2. Les métiers techniques dans le top 10 des fonctions critiques. – En tête du classement établi à partir des réponses reçues sur la base d’une liste de 150 métiers, on trouve les ouvriers qualifiés (électriciens, soudeurs, maçons etc.), suivis par les techniciens (maintenance, production) et les chauffeurs en 4e position. Les experts sont également fortement représentés : profils comptables et financiers (3e), ingénieurs (8e) et profils IT (9e). Comme chaque année, les commerciaux (5e) et les profils administratifs (6e) figurent dans le Top 10 des fonctions les plus recherchées. On note également l’apparition des fonctions de profils d’experts (7e), qu’il s’agisse des project managers et des juristes. L’évolution des modes d’organisation des entreprises a renforcé le rôle des project managers qui doivent posséder de nombreuses compétences, notamment au niveau des soft skills. Enfin, le personnel Horeca (10e) fait sa réapparition dans le Top 10 des fonctions critiques établi par ManpowerGroup.

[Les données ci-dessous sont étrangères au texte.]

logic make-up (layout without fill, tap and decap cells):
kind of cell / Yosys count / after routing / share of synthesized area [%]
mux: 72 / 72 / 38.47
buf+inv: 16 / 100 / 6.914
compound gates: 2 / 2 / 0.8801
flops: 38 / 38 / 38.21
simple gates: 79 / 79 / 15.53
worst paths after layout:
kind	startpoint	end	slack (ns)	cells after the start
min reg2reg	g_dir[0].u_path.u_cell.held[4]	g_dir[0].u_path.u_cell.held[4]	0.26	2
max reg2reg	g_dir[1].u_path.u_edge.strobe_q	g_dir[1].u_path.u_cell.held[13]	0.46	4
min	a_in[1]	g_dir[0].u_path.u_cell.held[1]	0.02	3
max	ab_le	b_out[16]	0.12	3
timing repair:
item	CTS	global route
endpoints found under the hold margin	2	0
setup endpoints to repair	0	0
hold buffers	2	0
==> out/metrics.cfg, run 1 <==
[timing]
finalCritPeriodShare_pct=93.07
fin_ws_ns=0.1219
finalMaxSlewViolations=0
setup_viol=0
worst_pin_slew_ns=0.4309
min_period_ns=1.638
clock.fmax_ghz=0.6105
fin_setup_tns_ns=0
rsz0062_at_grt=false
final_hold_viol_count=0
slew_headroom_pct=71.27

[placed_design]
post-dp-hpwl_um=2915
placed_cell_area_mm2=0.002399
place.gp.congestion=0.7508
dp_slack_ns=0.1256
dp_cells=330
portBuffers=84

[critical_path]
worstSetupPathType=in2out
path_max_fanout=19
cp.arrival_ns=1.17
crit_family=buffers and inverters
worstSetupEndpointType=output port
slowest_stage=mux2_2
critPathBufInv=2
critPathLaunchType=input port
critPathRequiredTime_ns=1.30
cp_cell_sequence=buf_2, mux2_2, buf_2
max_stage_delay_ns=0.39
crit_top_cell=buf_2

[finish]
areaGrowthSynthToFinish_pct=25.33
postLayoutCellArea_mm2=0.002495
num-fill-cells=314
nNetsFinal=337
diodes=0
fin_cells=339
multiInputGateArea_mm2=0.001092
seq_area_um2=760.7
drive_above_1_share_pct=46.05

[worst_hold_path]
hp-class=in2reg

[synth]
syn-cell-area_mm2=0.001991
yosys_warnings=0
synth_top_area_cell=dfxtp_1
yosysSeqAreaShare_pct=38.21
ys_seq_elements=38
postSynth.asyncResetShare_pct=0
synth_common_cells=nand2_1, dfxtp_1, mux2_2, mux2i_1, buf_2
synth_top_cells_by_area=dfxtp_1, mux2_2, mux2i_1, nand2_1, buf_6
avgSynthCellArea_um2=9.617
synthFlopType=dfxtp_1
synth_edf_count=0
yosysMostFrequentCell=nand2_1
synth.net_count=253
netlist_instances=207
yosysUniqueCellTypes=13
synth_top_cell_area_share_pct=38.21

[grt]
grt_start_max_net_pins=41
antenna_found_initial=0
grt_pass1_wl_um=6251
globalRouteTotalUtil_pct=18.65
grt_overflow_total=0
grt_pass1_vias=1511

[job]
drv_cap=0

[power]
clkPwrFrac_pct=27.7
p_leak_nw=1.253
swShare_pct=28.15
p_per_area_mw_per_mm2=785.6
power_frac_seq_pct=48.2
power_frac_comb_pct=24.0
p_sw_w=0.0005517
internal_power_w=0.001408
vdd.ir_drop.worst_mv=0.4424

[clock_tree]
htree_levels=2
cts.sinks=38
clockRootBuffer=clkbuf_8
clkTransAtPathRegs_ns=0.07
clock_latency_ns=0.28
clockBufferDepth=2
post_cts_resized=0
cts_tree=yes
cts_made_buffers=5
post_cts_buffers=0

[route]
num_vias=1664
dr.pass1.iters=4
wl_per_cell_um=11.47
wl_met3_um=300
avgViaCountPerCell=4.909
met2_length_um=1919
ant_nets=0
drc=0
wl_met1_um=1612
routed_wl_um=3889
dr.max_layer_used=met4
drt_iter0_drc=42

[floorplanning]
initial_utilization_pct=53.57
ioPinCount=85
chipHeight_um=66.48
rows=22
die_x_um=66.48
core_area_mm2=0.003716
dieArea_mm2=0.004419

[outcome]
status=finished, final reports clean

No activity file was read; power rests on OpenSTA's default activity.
`src/rtl/pwm_slice_pkg.sv`:
```
package pwm_slice_pkg;

    localparam int CNT_W  = 16;
    localparam int NUM_CH = 2;

    typedef logic [CNT_W-1:0] cnt_t;

    typedef enum logic {
        MODE_SAW = 1'b0,
        MODE_TRI = 1'b1
    } mode_e;

    // settings that pass through the shadow stage
    typedef struct packed {
        cnt_t                  top;
        cnt_t [NUM_CH-1:0]     cmp;
    } cfg_t;

    // result of one counter step
    typedef struct packed {
        cnt_t value;
        logic down;
        logic wrap;
    } step_t;

    function automatic step_t next_step(mode_e mode, cnt_t cur, logic down, cnt_t top);
        step_t s;
        s.value = cur;
        s.down  = 1'b0;
        s.wrap  = 1'b0;
        if (mode == MODE_SAW) begin
            if (cur >= top) begin
                s.value = '0;
                s.wrap  = 1'b1;
            end else begin
                s.value = cur + 1'b1;
            end
        end else if (!down) begin
            if (cur >= top) begin
                s.down = 1'b1;          // turn at top, hold for one step
            end else begin
                s.value = cur + 1'b1;
            end
        end else begin
            if (cur == '0) begin
                s.wrap = 1'b1;          // turn at zero, hold for one step
            end else begin
                s.value = cur - 1'b1;
                s.down  = 1'b1;
            end
        end
        return s;
    endfunction

    function automatic logic chan_level(cnt_t cmp, cnt_t cnt, logic inv, logic run);
        return run ? ((cmp > cnt) ^ inv) : inv;
    endfunction

endpackage

```
`src/rtl/pwm_slice_shadow.sv`:
```
module pwm_slice_shadow
    import pwm_slice_pkg::*;
(
    input  logic clk,
    input  logic rst,
    input  logic load,
    input  cfg_t cfg_in,
    output cfg_t cfg_q
);

    always_ff @(posedge clk) begin
        if (rst) begin
            cfg_q <= '0;
        end else if (load) begin
            cfg_q <= cfg_in;
        end
    end

endmodule

```
`src/rtl/pwm_slice_counter.sv`:
```
module pwm_slice_counter
    import pwm_slice_pkg::*;
(
    input  logic  clk,
    input  logic  rst,
    input  logic  en,
    input  logic  tick,
    input  mode_e mode,
    input  cnt_t  top,
    output cnt_t  cnt,
    output logic  boundary,
    output logic  wrap
);

    logic  down_q;
    step_t nx;

    always_comb begin
        nx = next_step(mode, cnt, down_q, top);
    end

    assign boundary = en && tick && nx.wrap;

    always_ff @(posedge clk) begin
        if (rst) begin
            cnt    <= '0;
            down_q <= 1'b0;
            wrap   <= 1'b0;
        end else begin
            wrap <= boundary;
            if (en && tick) begin
                cnt    <= nx.value;
                down_q <= nx.down;
            end
        end
    end

endmodule

```
`src/rtl/pwm_slice_channel.sv`:
```
module pwm_slice_channel
    import pwm_slice_pkg::*;
(
    input  cnt_t cmp,
    input  cnt_t cnt,
    input  logic inv,
    input  logic run,
    output logic pin
);

    assign pin = chan_level(cmp, cnt, inv, run);

endmodule

```
`src/rtl/pwm_slice_top.sv`:
```
module pwm_slice_top
    import pwm_slice_pkg::*;
(
    input  logic                 clk,
    input  logic                 rst,
    input  logic                 en,
    input  logic                 tick,
    input  logic                 phase_mode,
    input  logic [CNT_W-1:0]     top_val,
    input  logic [CNT_W-1:0]     cmp_a,
    input  logic [CNT_W-1:0]     cmp_b,
    input  logic                 inv_a,
    input  logic                 inv_b,
    output logic                 pwm_a,
    output logic                 pwm_b,
    output logic                 wrap
);

    cfg_t                cfg_in;
    cfg_t                cfg_q;
    cnt_t                cnt_q;
    logic                boundary;
    logic [NUM_CH-1:0]   inv_v;
    logic [NUM_CH-1:0]   pin_v;
    cnt_t                act_top;
    cnt_t                act_cmp_a;

    assign cfg_in.top    = top_val;
    assign cfg_in.cmp[0] = cmp_a;
    assign cfg_in.cmp[1] = cmp_b;
    assign inv_v         = {inv_b, inv_a};

    pwm_slice_shadow u_shadow (
        .clk    (clk),
        .rst    (rst),
        .load   (!en || boundary),
        .cfg_in (cfg_in),
        .cfg_q  (cfg_q)
    );

    pwm_slice_counter u_count (
        .clk      (clk),
        .rst      (rst),
        .en       (en),
        .tick     (tick),
        .mode     (mode_e'(phase_mode)),
        .top      (cfg_q.top),
        .cnt      (cnt_q),
        .boundary (boundary),
        .wrap     (wrap)
    );

    for (genvar ch = 0; ch < NUM_CH; ch++) begin : g_ch
        pwm_slice_channel u_chan (
            .cmp (cfg_q.cmp[ch]),
            .cnt (cnt_q),
            .inv (inv_v[ch]),
            .run (en),
            .pin (pin_v[ch])
        );
    end

    assign pwm_a     = pin_v[0];
    assign pwm_b     = pin_v[1];
    assign act_top   = cfg_q.top;
    assign act_cmp_a = cfg_q.cmp[0];

endmodule

```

3. Le défi s’accroît avec la taille des entreprises. – Les grandes entreprises (≥ 250 travailleurs) éprouvent deux fois plus de difficultés à trouver du personnel qualifié que les micro-entreprises (< 10 travailleurs). En effet, 64% des employeurs des grandes entreprises déclarent être confrontés aux pénuries de talents contre 31% des petites PME.

4. Quelles difficultés à trouver les bons profils ? – Alors que les entreprises se digitalisent, s’automatisent et se transforment, trouver le bon équilibre entre les compétences techniques et les compétences liées à la personnalité est devenu le défi principal lors du recrutement. Et pourtant, 34% des employeurs estiment que les candidats ne possèdent pas ces compétences nécessaires (20% se plaignent de l’insuffisance de ‘hard skills’ et 14% du manque de ‘soft skills’). « Ce constat met en évidence la faiblesse de notre main-d’œuvre à la sortie de l’enseignement, mais aussi l’insuffisance de compétences accumulées en cours de carrière, en raison d’un manque de mobilité ou de formation permanente ».»

5. Priorité à la formation et au recours à d’autres types de main-d’œuvre. – Les RH doivent occuper un rôle central en mettant en place une nouvelle culture de l’apprentissage, gage d’une meilleure performance pour l’entreprise et d’une employabilité accrue pour les collaborateurs. L’enquête de ManpowerGroup montre que les entreprises ont clairement compris l’importance de miser sur la formation et le développement des compétences (56%).

6. Un problème mondial ? –  Au niveau mondial, 45% des 43.000 employeurs interrogés par ManpowerGroup dans 43 pays et territoires déclarent avoir des difficultés à trouver le profil adéquat. Les pays les plus touchés sont dans l’ordre : le Japon (89%), la Roumanie (81%) et Taiwan (78%). Les Etats-Unis (46%) se situent au niveau de la moyenne mondiale, tandis que la Chine est le pays le moins touché (13%). Les pays européens ne sont pas épargnés et les employeurs éprouvent des difficultés de recrutement à des degrés divers en Allemagne (51%), Suède 42%), Italie (37%), Suisse (33%), France (29%), Espagne (24%), Pays-Bas (24%) et Royaume- Uni (19%).